What needs to be done>
Which of the lines in the data mention the string "wcnt"? List them all.

Data for review>
`config.mk`:
```
export PLATFORM = sky130hd
export DESIGN_NAME = graphics_control
export DESIGN_NICKNAME = d
export VERILOG_FILES = /design/src/rtl/graphics_control.sv
export SDC_FILE = /design/constraint.sdc
export NUM_CORES = 1
export LEC_CHECK = 0
export BUFFER_PORTS_ARGS = -buffer_cell sky130_fd_sc_hd__buf_2
export CAP_MARGIN = 20
export CORE_MARGIN = 10
export CORE_UTILIZATION = 45
export DETAILED_ROUTE_END_ITERATION = 6
export REMOVE_ABC_BUFFERS = 1
export SETUP_SLACK_MARGIN = 0.1
export SLEW_MARGIN = 25
export SYNTH_ARGS = -nofsm -noshare
export SYNTH_HDL_FRONTEND = slang
export SYNTH_SLANG_ARGS = --single-unit
```
`constraint.sdc`:
```
create_clock -name clock -period 2.6 [get_ports clock]
set_input_delay 0.26 -clock clock [delete_from_list [all_inputs] [get_ports clock]]
set_output_delay 0.26 -clock clock [all_outputs]
set_load 0.005 [all_outputs]
```
`src/rtl/graphics_control.sv`:
```
// graphics_control: sequences graphics_datapath to draw one 8x8 block per
// request, optionally flashing it white, holding, then restoring the original
// colour.
//
// Ports:
//   clock        system clock
//   resetn       synchronous active-low reset
//   go           start request, sampled only in IDLE
//   flash_mode   sampled with go; 1 = draw/flash/hold/restore, 0 = draw only
//   load         datapath load (latch x/y/colour, clear pixel counter)
//   enable       datapath enable (advance pixel counter)
//   flash        datapath flash (colour <= white)
//   ld_previous  datapath restore of saved x/y/colour
//   plot         VGA write enable for the datapath's current pixel
//   busy         high in every state except IDLE
//   done         one-cycle pulse when an operation completes
module graphics_control #(
  parameter int unsigned PIXELS      = 64,
  parameter int unsigned HOLD_CYCLES = 12500000,
  parameter int unsigned HOLD_W      = 24
) (
  input  logic clock,
  input  logic resetn,
  input  logic go,
  input  logic flash_mode,
  output logic load,
  output logic enable,
  output logic flash,
  output logic ld_previous,
  output logic plot,
  output logic busy,
  output logic done
);

  localparam int unsigned PCNT_W = $clog2(PIXELS);
  localparam logic [PCNT_W-1:0] PCNT_LAST = PCNT_W'(PIXELS - 1);
  localparam logic [HOLD_W-1:0] HCNT_LAST = HOLD_W'(HOLD_CYCLES - 1);

  typedef enum logic [3:0] {
    S_IDLE,
    S_LOAD,
    S_DRAW,
    S_FLASH_SET,
    S_FLASH_DRAW,
    S_HOLD,
    S_RESTORE_SET,
    S_RESTORE_DRAW,
    S_DONE
  } state_t;

  state_t              state_q, state_d;
  logic [PCNT_W-1:0]   pcnt_q, pcnt_d;
  logic [HOLD_W-1:0]   hcnt_q, hcnt_d;
  logic                mode_q, mode_d;

  logic load_d, enable_d, flash_d, ld_previous_d, plot_d, busy_d, done_d;
  logic last_pixel;
  logic last_hold;

  assign last_pixel = (pcnt_q == PCNT_LAST);
  assign last_hold  = (hcnt_q == HCNT_LAST);

  // Next-state, counters, and Moore outputs decoded from the next state so the
  // registered outputs line up with the state they describe.
  always_comb begin
    state_d       = state_q;
    pcnt_d        = pcnt_q;
    hcnt_d        = hcnt_q;
    mode_d        = mode_q;
    load_d        = 1'b0;
    enable_d      = 1'b0;
    flash_d       = 1'b0;
    ld_previous_d = 1'b0;
    plot_d        = 1'b0;
    busy_d        = 1'b0;
    done_d        = 1'b0;

    case (state_q)
      S_IDLE: begin
        if (go) begin
          mode_d  = flash_mode;
          state_d = S_LOAD;
        end
      end
      S_LOAD: begin
        pcnt_d  = '0;
        state_d = S_DRAW;
      end
      S_DRAW, S_FLASH_DRAW, S_RESTORE_DRAW: begin
        if (last_pixel) begin
          pcnt_d = '0;
          if (state_q == S_DRAW)            state_d = mode_q ? S_FLASH_SET : S_DONE;
          else if (state_q == S_FLASH_DRAW) state_d = S_HOLD;
          else                              state_d = S_DONE;
        end else begin
          pcnt_d = pcnt_q + PCNT_W'(1);
        end
      end
      S_FLASH_SET: state_d = S_FLASH_DRAW;
      S_HOLD: begin
        if (last_hold) begin
          hcnt_d  = '0;
          state_d = S_RESTORE_SET;
        end else begin
          hcnt_d = hcnt_q + HOLD_W'(1);
        end
      end
      S_RESTORE_SET: state_d = S_RESTORE_DRAW;
      S_DONE:        state_d = S_IDLE;
      default:       state_d = S_IDLE;
    endcase

    case (state_d)
      S_IDLE: ;
      S_LOAD: begin
        load_d   = 1'b1;
        enable_d = 1'b1;
        busy_d   = 1'b1;
      end
      S_DRAW, S_FLASH_DRAW, S_RESTORE_DRAW: begin
        enable_d = 1'b1;
        plot_d   = 1'b1;
        busy_d   = 1'b1;
      end
      S_FLASH_SET: begin
        flash_d = 1'b1;
        busy_d  = 1'b1;
      end
      S_HOLD: busy_d = 1'b1;
      S_RESTORE_SET: begin
        ld_previous_d = 1'b1;
        busy_d        = 1'b1;
      end
      S_DONE: begin
        done_d = 1'b1;
        busy_d = 1'b1;
      end
      default: ;
    endcase
  end

  // State, counters, mode and output registers.
  always_ff @(posedge clock) begin
    if (!resetn) begin
      state_q     <= S_IDLE;
      pcnt_q      <= '0;
      hcnt_q      <= '0;
      mode_q      <= 1'b0;
      load        <= 1'b0;
      enable      <= 1'b0;
      flash       <= 1'b0;
      ld_previous <= 1'b0;
      plot        <= 1'b0;
      busy        <= 1'b0;
      done        <= 1'b0;
    end else begin
      state_q     <= state_d;
      pcnt_q      <= pcnt_d;
      hcnt_q      <= hcnt_d;
      mode_q      <= mode_d;
      load        <= load_d;
      enable      <= enable_d;
      flash       <= flash_d;
      ld_previous <= ld_previous_d;
      plot        <= plot_d;
      busy        <= busy_d;
      done        <= done_d;
    end
  end

endmodule

```
==> summary.md <==
| Metric | Value |
|---|---|
| Worst path arrival time | `2350 ps` |
| Total Die Area | `0.00790 mm²` |
| Crit share post-route | `83.3%` |
| Final net count | `269` |
| Hold Path Class | `in -> reg` |
| RSZ-0062 raised after global routing | `no` |
| Sequential area share after synthesis | `39.4%` |
| Worst r2r path cells | `5` |
| Drt initial violations | `103` |
| Drt first pass iters | `4` |
| Setup_tns | `0 ps` |
| Peak supply drop | `245 µV` |
| Top-Level Pins | `11` |
| Tot Pwr | `1220 µW` |
| Least-Margin Pin Slew | `676 ps` |
| Largest net degree at the start of global routing | `19` |
| FMAX | `462 MHz` |
| Input/output buffers | `10` |
| Hold Path Cell Cnt | `3` |
| Chip height | `88.9 µm` |
| Syn_area_per_cell | `8.50 µm²` |
| Final Cell Area | `0.00234 mm²` |
| Stages on worst setup path | `5` |
| CP Buf/Inv Count | `1` |
| Most frequent cells in the layout | `dfxtp_1 (42), nor2_1 (31), nand2_1 (22)` |
| Core area | `0.00447 mm²` |
| Synthesis-to-finish area growth | `9.67%` |
| Ys flop type | `dfxtp_1` |
| Clock Tree Root | `clkbuf_8` |
| Yosys warnings | `0` |
| GR Overflow Total | `0` |
| Crit-path most repeated cell | `or4_1` |
| Fin Clk Skew | `9.52 ps` |
| Antenna cells | `0` |
| Crit end category | `register` |
| FFs w/ async S/R, synth | `0%` |
| Synthesized area | `0.00213 mm²` |
| Global-route wire length before repair | `7.70 mm` |
| RePlAce Congestion | `0.840` |
| Initial Utilization | `47.7%` |
| Clock period minus final worst setup slack | `2170 ps` |
| Outcome | `complete, no violations` |
| Setup Fix Bufs, Post-CTS | `0` |
| Endpoints failing hold | `0` |
| Crit path cell chain | `or4_1 -> or4_1 -> o21ai_4 -> buf_4 -> nor2_1` |
| Critical Path Max Stage Delay | `700 ps` |
| CTS Buffer Depth | `2` |
| Library cells used by synthesis | `49` |
| Worst-skew pair later-pin latency | `300 ps` |
| Routed WL per cell | `13.9 µm` |
| Number of max-cap violations | `0` |
| Overall global routing resource usage | `12.1%` |
| Synthesized instance count | `251` |
| Vias | `1789` |
| Die Wd | `88.9 µm` |
| P_leak | `0.000850 µW` |
| Post-DP Area | `0.00225 mm²` |
| CP max-delay cell | `or4_1` |
| Vias per Instance | `5.66` |
| Leading cell type in the layout, fill and taps excluded | `dfxtp_1` |
| Nature of the critical path startpoint | `register` |
| EDFF count, synth | `0` |
| CP delay by family, top | `simple AND/OR/NAND/NOR gates` |
| Normalized max-slew margin | `54.6%` |
| Post-route ant nets | `0` |
| Critical path class | `reg -> reg` |
| Initial antenna violation count | `0` |
| FP Rows | `24` |
| Critical Path RT | `2780 ps` |
| Clock slew at reported path FFs | `80 ps` |
| DRC Markers | `0` |
| Max Slew Vio Count | `0` |
| Crit path max fanout | `18` |
| Total CTS buffers | `5` |
| Synth Register Bits | `42` |
| Share of layout cells above drive strength 1 | `12.5%` |
| TritonCTS clock tree | `yes` |
| Post_cts resized | `0` |
| CTS Hold Bufs | `0` |
| Final wirelength | `4.40 mm` |
| H-tree depth | `2` |
| Hold WS | `189 ps` |
| Clock Sink Count | `42` |
| Setup violations, final | `0` |
| Vias in the first global route | `1572` |
| DP HPWL | `3.11 mm` |
| Power per cell area | `521 mW/mm²` |
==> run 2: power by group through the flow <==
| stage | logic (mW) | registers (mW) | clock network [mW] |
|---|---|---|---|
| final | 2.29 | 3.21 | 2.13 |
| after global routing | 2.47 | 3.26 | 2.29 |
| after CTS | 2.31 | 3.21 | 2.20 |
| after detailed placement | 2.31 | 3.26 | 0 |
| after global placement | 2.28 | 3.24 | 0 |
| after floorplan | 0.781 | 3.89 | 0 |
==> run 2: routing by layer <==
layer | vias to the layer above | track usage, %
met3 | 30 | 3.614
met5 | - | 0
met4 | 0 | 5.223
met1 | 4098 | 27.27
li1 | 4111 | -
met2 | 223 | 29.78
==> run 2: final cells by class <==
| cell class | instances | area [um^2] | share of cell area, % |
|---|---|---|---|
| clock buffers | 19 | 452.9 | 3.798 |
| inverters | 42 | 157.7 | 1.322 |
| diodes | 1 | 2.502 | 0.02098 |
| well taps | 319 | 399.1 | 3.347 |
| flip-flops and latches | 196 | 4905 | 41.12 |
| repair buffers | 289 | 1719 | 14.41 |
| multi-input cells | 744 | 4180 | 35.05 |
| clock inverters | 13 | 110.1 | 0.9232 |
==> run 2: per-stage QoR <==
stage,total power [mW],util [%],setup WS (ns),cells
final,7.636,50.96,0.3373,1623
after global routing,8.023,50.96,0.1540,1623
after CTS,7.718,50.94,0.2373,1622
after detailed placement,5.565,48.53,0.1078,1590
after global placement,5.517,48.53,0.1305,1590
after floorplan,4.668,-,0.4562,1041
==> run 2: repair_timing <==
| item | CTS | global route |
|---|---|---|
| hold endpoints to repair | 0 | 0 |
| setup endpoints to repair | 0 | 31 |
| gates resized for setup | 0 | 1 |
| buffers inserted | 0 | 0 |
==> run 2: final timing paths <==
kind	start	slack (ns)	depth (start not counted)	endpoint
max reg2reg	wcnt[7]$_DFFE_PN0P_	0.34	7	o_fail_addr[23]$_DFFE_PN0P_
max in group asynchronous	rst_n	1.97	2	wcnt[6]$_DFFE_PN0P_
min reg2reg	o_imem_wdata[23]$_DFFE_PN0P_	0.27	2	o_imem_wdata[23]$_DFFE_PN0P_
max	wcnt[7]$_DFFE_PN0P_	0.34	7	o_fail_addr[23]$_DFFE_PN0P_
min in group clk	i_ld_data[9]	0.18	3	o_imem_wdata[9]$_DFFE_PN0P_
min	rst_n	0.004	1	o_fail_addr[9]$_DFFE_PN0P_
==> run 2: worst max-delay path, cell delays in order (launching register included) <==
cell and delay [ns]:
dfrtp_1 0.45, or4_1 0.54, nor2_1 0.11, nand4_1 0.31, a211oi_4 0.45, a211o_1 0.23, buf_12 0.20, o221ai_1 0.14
==> config.mk <==
export PLATFORM = sky130hd
export DESIGN_NAME = mem_port_arbiter
export DESIGN_NICKNAME = d
export VERILOG_FILES = /design/src/rtl/cpu_pkg.sv /design/src/rtl/mem_lat_counter.sv /design/src/rtl/mem_port_arbiter.sv
export SDC_FILE = /design/constraint.sdc
export NUM_CORES = 1
export LEC_CHECK = 0
export BUFFER_PORTS_ARGS = -buffer_cell sky130_fd_sc_hd__buf_4
export CORE_MARGIN = 1
export CORE_UTILIZATION = 25
export CTS_BUF_LIST = sky130_fd_sc_hd__clkbuf_16
export CTS_CLUSTER_DIAMETER = 100
export DETAILED_ROUTE_END_ITERATION = 10
export GPL_TIMING_DRIVEN = 0
export PLACE_DENSITY = 0.56
export SLEW_MARGIN = 10
export SYNTH_ARGS = -nofsm -noshare
export SYNTH_HDL_FRONTEND = slang
export SYNTH_SLANG_ARGS = --single-unit
==> constraint.sdc <==
create_clock -name clk -period 1.9 [get_ports clk]
set_input_delay 0.095 -clock clk [delete_from_list [all_inputs] [get_ports clk]]
set_output_delay 0.095 -clock clk [all_outputs]
set_load 0.01 [all_outputs]
$ cat src/rtl/regfile_wb_arbiter.sv
// Round-robin arbiter sharing the single regfile write port among NREQ
// writeback requesters. The winning write is registered for one cycle and
// then presented on the regfile write port.
// Optional feature macro: WB_BYPASS_EN adds read-port forwarding of the
// write currently on the regfile write port.
module regfile_wb_arbiter #(
  parameter int NREQ = 3,
  parameter int DW   = 16,
  parameter int AW   = 3
) (
  input  logic                 clk,
  input  logic                 rst,
  regfile_wb_arbiter_if.slave  wb,
  input  logic                 i_hold,
  output logic                 o_rf_write_enable,
  output logic [AW-1:0]        o_rf_rc,
  output logic [DW-1:0]        o_rf_write_data,
`ifdef WB_BYPASS_EN
  input  logic [AW-1:0]        i_ra,
  input  logic [AW-1:0]        i_rb,
  input  logic [DW-1:0]        i_rd_a_in,
  input  logic [DW-1:0]        i_rd_b_in,
  output logic [DW-1:0]        o_rd_a_out,
  output logic [DW-1:0]        o_rd_b_out,
`endif
  output logic [2:0]           o_grant_id
);

  localparam int PW = 3;

  logic [PW-1:0]   r_rr_ptr;
  logic            r_we_p1;
  logic [AW-1:0]   r_rc_p1;
  logic [DW-1:0]   r_data_p1;
  logic [PW-1:0]   r_gid_p1;

  logic [NREQ-1:0] w_ready;
  logic            w_grant;
  logic [PW-1:0]   w_gnt_idx;
  logic [AW-1:0]   w_sel_rc;
  logic [DW-1:0]   w_sel_data;
  logic [PW-1:0]   w_ptr_next;
  int              w_scan;

  // Stage p0: round-robin search starting at r_rr_ptr; first valid requester wins.
  always_comb begin
    w_ready    = '0;
    w_grant    = 1'b0;
    w_gnt_idx  = '0;
    w_sel_rc   = '0;
    w_sel_data = '0;
    w_scan     = 0;
    if (!rst && !i_hold) begin
      for (int k = 0; k < NREQ; k++) begin
        w_scan = (int'(r_rr_ptr) + k) % NREQ;
        if (!w_grant && wb.req_valid[w_scan]) begin
          w_grant           = 1'b1;
          w_gnt_idx         = PW'(w_scan);
          w_ready[w_scan]   = 1'b1;
          w_sel_rc          = wb.req_rc[w_scan*AW +: AW];
          w_sel_data        = wb.req_data[w_scan*DW +: DW];
        end
      end
    end
  end

  assign wb.req_ready = w_ready;

  // Pointer moves just past the winner so the winner becomes lowest priority.
  always_comb begin
    w_ptr_next = r_rr_ptr;
    if (w_grant) begin
      w_ptr_next = (w_gnt_idx == PW'(NREQ - 1)) ? '0 : w_gnt_idx + PW'(1);
    end
  end

  // Round-robin pointer register.
  always_ff @(posedge clk) begin
    if (rst) begin
      r_rr_ptr <= '0;
    end else begin
      r_rr_ptr <= w_ptr_next;
    end
  end

  // Stage p1: registered winning write; index/data hold when nothing is granted.
  always_ff @(posedge clk) begin
    if (rst) begin
      r_we_p1   <= 1'b0;
      r_rc_p1   <= '0;
      r_data_p1 <= '0;
      r_gid_p1  <= '0;
    end else if (w_grant) begin
      r_we_p1   <= 1'b1;
      r_rc_p1   <= w_sel_rc;
      r_data_p1 <= w_sel_data;
      r_gid_p1  <= w_gnt_idx;
    end else begin
      r_we_p1   <= 1'b0;
    end
  end

  assign o_rf_write_enable = r_we_p1;
  assign o_rf_rc           = r_rc_p1;
  assign o_rf_write_data   = r_data_p1;
  assign o_grant_id        = r_gid_p1;

`ifdef WB_BYPASS_EN
  // Forward the write the regfile commits at the next edge onto the read ports.
  always_comb begin
    o_rd_a_out = (r_we_p1 && (r_rc_p1 == i_ra)) ? r_data_p1 : i_rd_a_in;
    o_rd_b_out = (r_we_p1 && (r_rc_p1 == i_rb)) ? r_data_p1 : i_rd_b_in;
  end
`endif

endmodule

$ cat src/flat_wrapper.sv
// flat-port wrapper written by rule: the top's interface ports become plain ports
module regfile_wb_arbiter_flat 
#(
  parameter int NREQ = 3,
  parameter int DW   = 16,
  parameter int AW   = 3
)
  (clk, rst, i_hold, o_rf_write_enable, o_rf_rc, o_rf_write_data, o_grant_id, wb_req_valid, wb_req_rc, wb_req_data, wb_req_ready);
  regfile_wb_arbiter_if #(.NREQ(NREQ), .DW(DW), .AW(AW)) wb_i ();
  input  logic clk;
  input  logic rst;
  input  logic i_hold;
  output logic o_rf_write_enable;
  output logic [AW-1:0] o_rf_rc;
  output logic [DW-1:0] o_rf_write_data;
  output logic [2:0] o_grant_id;
  input wire logic [$bits(wb_i.req_valid)-1:0] wb_req_valid;
  input wire logic [$bits(wb_i.req_rc)-1:0] wb_req_rc;
  input wire logic [$bits(wb_i.req_data)-1:0] wb_req_data;
  output wire logic [$bits(wb_i.req_ready)-1:0] wb_req_ready;
  assign wb_i.req_valid = wb_req_valid;
  assign wb_i.req_rc = wb_req_rc;
  assign wb_i.req_data = wb_req_data;
  assign wb_req_ready = wb_i.req_ready;
  regfile_wb_arbiter #(.NREQ(NREQ), .DW(DW), .AW(AW)) u_core (.clk(clk), .rst(rst), .wb(wb_i), .i_hold(i_hold), .o_rf_write_enable(o_rf_write_enable), .o_rf_rc(o_rf_rc), .o_rf_write_data(o_rf_write_data), .o_grant_id(o_grant_id));
endmodule
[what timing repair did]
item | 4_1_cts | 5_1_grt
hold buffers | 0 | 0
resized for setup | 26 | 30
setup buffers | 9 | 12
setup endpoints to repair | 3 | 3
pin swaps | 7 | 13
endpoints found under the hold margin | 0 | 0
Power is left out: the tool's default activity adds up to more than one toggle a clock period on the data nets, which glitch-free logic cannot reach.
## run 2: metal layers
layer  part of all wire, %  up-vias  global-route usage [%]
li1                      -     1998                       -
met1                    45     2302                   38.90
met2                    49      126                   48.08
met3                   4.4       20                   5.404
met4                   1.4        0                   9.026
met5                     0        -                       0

Expected answer>
max reg2reg	wcnt[7]$_DFFE_PN0P_	0.34	7	o_fail_addr[23]$_DFFE_PN0P_
max in group asynchronous	rst_n	1.97	2	wcnt[6]$_DFFE_PN0P_
max	wcnt[7]$_DFFE_PN0P_	0.34	7	o_fail_addr[23]$_DFFE_PN0P_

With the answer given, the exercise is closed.